Task: Using the data below, gather each line that includes the word "items".

Provided information:
## src/hdl/rfpwc_pkg.sv

```systemverilog
// Types, constants and register indexes of the pulse width code receiver.
// No dependencies.
package rfpwc_pkg;

   localparam int WIDTH_W = 16;
   localparam int CODE_W = 24;
   localparam int CSR_INDEX_W = 3;
   localparam int CSR_DATA_W = 24;
   localparam int FRAME_BITS_DEFAULT = 25;

   localparam logic [CSR_INDEX_W-1:0] REG_SYNC_MIN = 3'd0;
   localparam logic [CSR_INDEX_W-1:0] REG_SYNC_MAX = 3'd1;
   localparam logic [CSR_INDEX_W-1:0] REG_ZERO_MIN = 3'd2;
   localparam logic [CSR_INDEX_W-1:0] REG_ZERO_MAX = 3'd3;
   localparam logic [CSR_INDEX_W-1:0] REG_ONE_MIN = 3'd4;
   localparam logic [CSR_INDEX_W-1:0] REG_ONE_MAX = 3'd5;
   localparam logic [CSR_INDEX_W-1:0] REG_PAIRED_ID = 3'd6;
   localparam logic [CSR_INDEX_W-1:0] REG_PAIRED_MODE = 3'd7;

   localparam logic [WIDTH_W-1:0] SYNC_MIN_RESET = 16'd5500;
   localparam logic [WIDTH_W-1:0] SYNC_MAX_RESET = 16'd10000;
   localparam logic [WIDTH_W-1:0] ZERO_MIN_RESET = 16'd100;
   localparam logic [WIDTH_W-1:0] ZERO_MAX_RESET = 16'd400;
   localparam logic [WIDTH_W-1:0] ONE_MIN_RESET = 16'd400;
   localparam logic [WIDTH_W-1:0] ONE_MAX_RESET = 16'd900;
   localparam logic [CODE_W-1:0] PAIRED_ID_RESET = 24'h000000;

   typedef struct packed {
      logic [WIDTH_W-1:0] sync_floor_us;
      logic [WIDTH_W-1:0] sync_ceil_us;
      logic [WIDTH_W-1:0] zero_min_us;
      logic [WIDTH_W-1:0] zero_max_us;
      logic [WIDTH_W-1:0] one_min_us;
      logic [WIDTH_W-1:0] one_max_us;
      logic [CODE_W-1:0] paired_id;
      logic paired_mode;
   } cfg_type;

   // True when the value lies strictly between the two bounds.
   function automatic logic in_window(logic [WIDTH_W-1:0] value,
                                      logic [WIDTH_W-1:0] lo,
                                      logic [WIDTH_W-1:0] hi);
      return (value > lo) && (value < hi);
   endfunction

endpackage

```

## src/hdl/rfpwc_if.sv

```systemverilog
// Valid/ready channel interfaces for edge items and decoded frame items.
// Depends on rfpwc_pkg.
interface rfpwc_req_if;
   import rfpwc_pkg::*;
   logic valid;
   logic ready;
   logic rising_edge;
   logic [WIDTH_W-1:0] width_us;
   modport source (output valid, output rising_edge, output width_us, input ready);
   modport sink (input valid, input rising_edge, input width_us, output ready);
endinterface

interface rfpwc_rsp_if;
   import rfpwc_pkg::*;
   logic valid;
   logic ready;
   logic [CODE_W-1:0] frame_code;
   logic id_match;
   logic pair_candidate;
   modport source (output valid, output frame_code, output id_match,
                   output pair_candidate, input ready);
   modport sink (input valid, input frame_code, input id_match,
                 input pair_candidate, output ready);
endinterface

```

## src/hdl/rfpwc_csr.sv

```systemverilog
// Configuration register file of the pulse width code receiver.
// Depends on rfpwc_pkg.
module rfpwc_csr (
   input  logic clock,
   input  logic reset,
   input  logic csr_we,
   input  logic [rfpwc_pkg::CSR_INDEX_W-1:0] csr_index,
   input  logic [rfpwc_pkg::CSR_DATA_W-1:0] csr_wdata,
   output rfpwc_pkg::cfg_type cfg
);
   import rfpwc_pkg::*;

   cfg_type cfg_ff;
   cfg_type cfg_in;

   always_comb begin
      cfg_in = cfg_ff;
      if (csr_we) begin
         case (csr_index)
            REG_SYNC_MIN: cfg_in.sync_floor_us = csr_wdata[WIDTH_W-1:0];
            REG_SYNC_MAX: cfg_in.sync_ceil_us = csr_wdata[WIDTH_W-1:0];
            REG_ZERO_MIN: cfg_in.zero_min_us = csr_wdata[WIDTH_W-1:0];
            REG_ZERO_MAX: cfg_in.zero_max_us = csr_wdata[WIDTH_W-1:0];
            REG_ONE_MIN: cfg_in.one_min_us = csr_wdata[WIDTH_W-1:0];
            REG_ONE_MAX: cfg_in.one_max_us = csr_wdata[WIDTH_W-1:0];
            REG_PAIRED_ID: cfg_in.paired_id = csr_wdata[CODE_W-1:0];
            REG_PAIRED_MODE: cfg_in.paired_mode = csr_wdata[0];
            default: cfg_in = cfg_ff;
         endcase
      end
   end

   always_ff @(posedge clock) begin
      if (reset) begin
         cfg_ff.sync_floor_us <= SYNC_MIN_RESET;
         cfg_ff.sync_ceil_us <= SYNC_MAX_RESET;
         cfg_ff.zero_min_us <= ZERO_MIN_RESET;
         cfg_ff.zero_max_us <= ZERO_MAX_RESET;
         cfg_ff.one_min_us <= ONE_MIN_RESET;
         cfg_ff.one_max_us <= ONE_MAX_RESET;
         cfg_ff.paired_id <= PAIRED_ID_RESET;
         cfg_ff.paired_mode <= 1'b0;
      end else begin
         cfg_ff <= cfg_in;
      end
   end

   assign cfg = cfg_ff;

endmodule

```

## src/hdl/rfpwc_core.sv

```systemverilog
// Edge register, window decode, frame shifter and result register.
// Depends on rfpwc_pkg.
module rfpwc_core #(
   parameter int FRAME_BITS = rfpwc_pkg::FRAME_BITS_DEFAULT
) (
   input  logic clock,
   input  logic reset,
   input  rfpwc_pkg::cfg_type cfg,
   input  logic req_valid,
   output logic req_ready,
   input  logic req_rising_edge,
   input  logic [rfpwc_pkg::WIDTH_W-1:0] req_width_us,
   output logic rsp_valid,
   input  logic rsp_ready,
   output logic [rfpwc_pkg::CODE_W-1:0] rsp_frame_code,
   output logic rsp_id_match,
   output logic rsp_pair_candidate
);
   import rfpwc_pkg::*;

   localparam int CNT_W = $clog2(FRAME_BITS + 1);

   logic in_valid_ff, in_valid_in;
   logic in_rise_ff;
   logic [WIDTH_W-1:0] in_width_ff;

   logic armed_ff, armed_in;
   logic [CODE_W-1:0] shift_ff, shift_in;
   logic [CNT_W-1:0] count_ff, count_in;

   logic rsp_valid_ff, rsp_valid_in;
   logic [CODE_W-1:0] rsp_code_ff, rsp_code_in;
   logic rsp_match_ff, rsp_match_in;
   logic rsp_cand_ff, rsp_cand_in;

   logic advance, fire, take_in;
   logic sync_hit, zero_hit, one_hit;
   logic [CODE_W-1:0] shift_next;
   logic [CNT_W-1:0] count_next;
   logic frame_done;

   assign advance = !rsp_valid_ff || rsp_ready;
   assign fire = in_valid_ff && advance;
   assign req_ready = !in_valid_ff || advance;
   assign take_in = req_valid && req_ready;
   assign in_valid_in = take_in || (in_valid_ff && !advance);

   assign sync_hit = in_window(in_width_ff, cfg.sync_floor_us, cfg.sync_ceil_us);
   assign zero_hit = in_window(in_width_ff, cfg.zero_min_us, cfg.zero_max_us);
   assign one_hit = in_window(in_width_ff, cfg.one_min_us, cfg.one_max_us);

   assign shift_next = {shift_ff[CODE_W-2:0], !zero_hit};
   assign count_next = CNT_W'(count_ff + 1'b1);
   assign frame_done = (count_next == CNT_W'(FRAME_BITS));

   always_comb begin
      armed_in = armed_ff;
      shift_in = shift_ff;
      count_in = count_ff;
      rsp_valid_in = rsp_valid_ff && !rsp_ready;
      rsp_code_in = rsp_code_ff;
      rsp_match_in = rsp_match_ff;
      rsp_cand_in = rsp_cand_ff;
      if (fire) begin
         if (in_rise_ff) begin
            if (!armed_ff && sync_hit) begin
               armed_in = 1'b1;
            end
         end else if (armed_ff && (zero_hit || one_hit)) begin
            shift_in = shift_next;
            count_in = count_next;
            if (frame_done) begin
               rsp_valid_in = 1'b1;
               rsp_code_in = shift_next;
               rsp_match_in = cfg.paired_mode && (shift_next == cfg.paired_id)
                              && (shift_next != '0);
               rsp_cand_in = !cfg.paired_mode;
               if (cfg.paired_mode) begin
                  shift_in = '0;
               end
               count_in = '0;
               armed_in = 1'b0;
            end
         end
      end
   end

   always_ff @(posedge clock) begin
      if (reset) begin
         in_valid_ff <= 1'b0;
         armed_ff <= 1'b0;
         shift_ff <= '0;
         count_ff <= '0;
         rsp_valid_ff <= 1'b0;
      end else begin
         in_valid_ff <= in_valid_in;
         armed_ff <= armed_in;
         shift_ff <= shift_in;
         count_ff <= count_in;
         rsp_valid_ff <= rsp_valid_in;
      end
      if (take_in) begin
         in_rise_ff <= req_rising_edge;
         in_width_ff <= req_width_us;
      end
      rsp_code_ff <= rsp_code_in;
      rsp_match_ff <= rsp_match_in;
      rsp_cand_ff <= rsp_cand_in;
   end

   assign rsp_valid = rsp_valid_ff;
   assign rsp_frame_code = rsp_code_ff;
   assign rsp_id_match = rsp_match_ff;
   assign rsp_pair_candidate = rsp_cand_ff;

endmodule

```

## src/hdl/rf_pulse_width_code_receiver.sv

```systemverilog
// Top level of the pulse width code receiver: decodes remote control frames
// from edge timing items. Depends on rfpwc_pkg, rfpwc_if, rfpwc_csr, rfpwc_core.
//
// Usage:
// The req channel carries one item per signal edge: rising_edge and the
// width_us since the previous edge. A low period inside the sync window arms
// the receiver; each high period inside the zero or one window then adds a
// bit. After FRAME_BITS bits one item leaves on the rsp channel with the low
// 24 bits of the code, id_match and pair_candidate.
// The csr port writes the timing windows, the paired identity and the mode;
// write it only while no item is in flight.
// An accepted edge is held in the edge register, and its result in the result
// register. One edge is accepted every cycle while rsp does not stall, set by
// the single decode stage between the two registers.
// When the rsp side stalls, the result is held and one more edge is taken
// into the edge register; req_ready then drops until the result is taken.
// Reset is synchronous: it disarms the receiver, clears the bit count and the
// code register, drops both valid flags and loads the default windows.
module rf_pulse_width_code_receiver #(
   parameter int FRAME_BITS = rfpwc_pkg::FRAME_BITS_DEFAULT
) (
   input  logic clock,
   input  logic reset,
   rfpwc_req_if.sink req_chan,
   rfpwc_rsp_if.source rsp_chan,
   input  logic csr_we,
   input  logic [rfpwc_pkg::CSR_INDEX_W-1:0] csr_index,
   input  logic [rfpwc_pkg::CSR_DATA_W-1:0] csr_wdata
);
   import rfpwc_pkg::*;

   cfg_type cfg;

   rfpwc_csr u_csr (
      .clock(clock),
      .reset(reset),
      .csr_we(csr_we),
      .csr_index(csr_index),
      .csr_wdata(csr_wdata),
      .cfg(cfg)
   );

   rfpwc_core #(
      .FRAME_BITS(FRAME_BITS)
   ) u_core (
      .clock(clock),
      .reset(reset),
      .cfg(cfg),
      .req_valid(req_chan.valid),
      .req_ready(req_chan.ready),
      .req_rising_edge(req_chan.rising_edge),
      .req_width_us(req_chan.width_us),
      .rsp_valid(rsp_chan.valid),
      .rsp_ready(rsp_chan.ready),
      .rsp_frame_code(rsp_chan.frame_code),
      .rsp_id_match(rsp_chan.id_match),
      .rsp_pair_candidate(rsp_chan.pair_candidate)
   );

endmodule

```

## src/flat_wrapper.sv

```systemverilog
// flat-port wrapper written by rule: the top's interface ports become plain ports
module rf_pulse_width_code_receiver_flat import rfpwc_pkg::*;
#(
   parameter int FRAME_BITS = rfpwc_pkg::FRAME_BITS_DEFAULT
)
  (clock, reset, csr_we, csr_index, csr_wdata, req_chan_valid, req_chan_rising_edge, req_chan_width_us, req_chan_ready, rsp_chan_valid, rsp_chan_frame_code, rsp_chan_id_match, rsp_chan_pair_candidate, rsp_chan_ready);
  rfpwc_req_if req_chan_i ();
  rfpwc_rsp_if rsp_chan_i ();
  input  logic clock;
  input  logic reset;
  input  logic csr_we;
  input  logic [rfpwc_pkg::CSR_INDEX_W-1:0] csr_index;
  input  logic [rfpwc_pkg::CSR_DATA_W-1:0] csr_wdata;
  input wire logic [$bits(req_chan_i.valid)-1:0] req_chan_valid;
  input wire logic [$bits(req_chan_i.rising_edge)-1:0] req_chan_rising_edge;
  input wire logic [$bits(req_chan_i.width_us)-1:0] req_chan_width_us;
  output wire logic [$bits(req_chan_i.ready)-1:0] req_chan_ready;
  output wire logic [$bits(rsp_chan_i.valid)-1:0] rsp_chan_valid;
  output wire logic [$bits(rsp_chan_i.frame_code)-1:0] rsp_chan_frame_code;
  output wire logic [$bits(rsp_chan_i.id_match)-1:0] rsp_chan_id_match;
  output wire logic [$bits(rsp_chan_i.pair_candidate)-1:0] rsp_chan_pair_candidate;
  input wire logic [$bits(rsp_chan_i.ready)-1:0] rsp_chan_ready;
  assign req_chan_i.valid = req_chan_valid;
  assign req_chan_i.rising_edge = req_chan_rising_edge;
  assign req_chan_i.width_us = req_chan_width_us;
  assign req_chan_ready = req_chan_i.ready;
  assign rsp_chan_valid = rsp_chan_i.valid;
  assign rsp_chan_frame_code = rsp_chan_i.frame_code;
  assign rsp_chan_id_match = rsp_chan_i.id_match;
  assign rsp_chan_pair_candidate = rsp_chan_i.pair_candidate;
  assign rsp_chan_i.ready = rsp_chan_ready;
  rf_pulse_width_code_receiver #(.FRAME_BITS(FRAME_BITS)) u_core (.clock(clock), .reset(reset), .req_chan(req_chan_i), .rsp_chan(rsp_chan_i), .csr_we(csr_we), .csr_index(csr_index), .csr_wdata(csr_wdata));
endmodule
```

Result for this task:
// Valid/ready channel interfaces for edge items and decoded frame items.
// from edge timing items. Depends on rfpwc_pkg, rfpwc_if, rfpwc_csr, rfpwc_core.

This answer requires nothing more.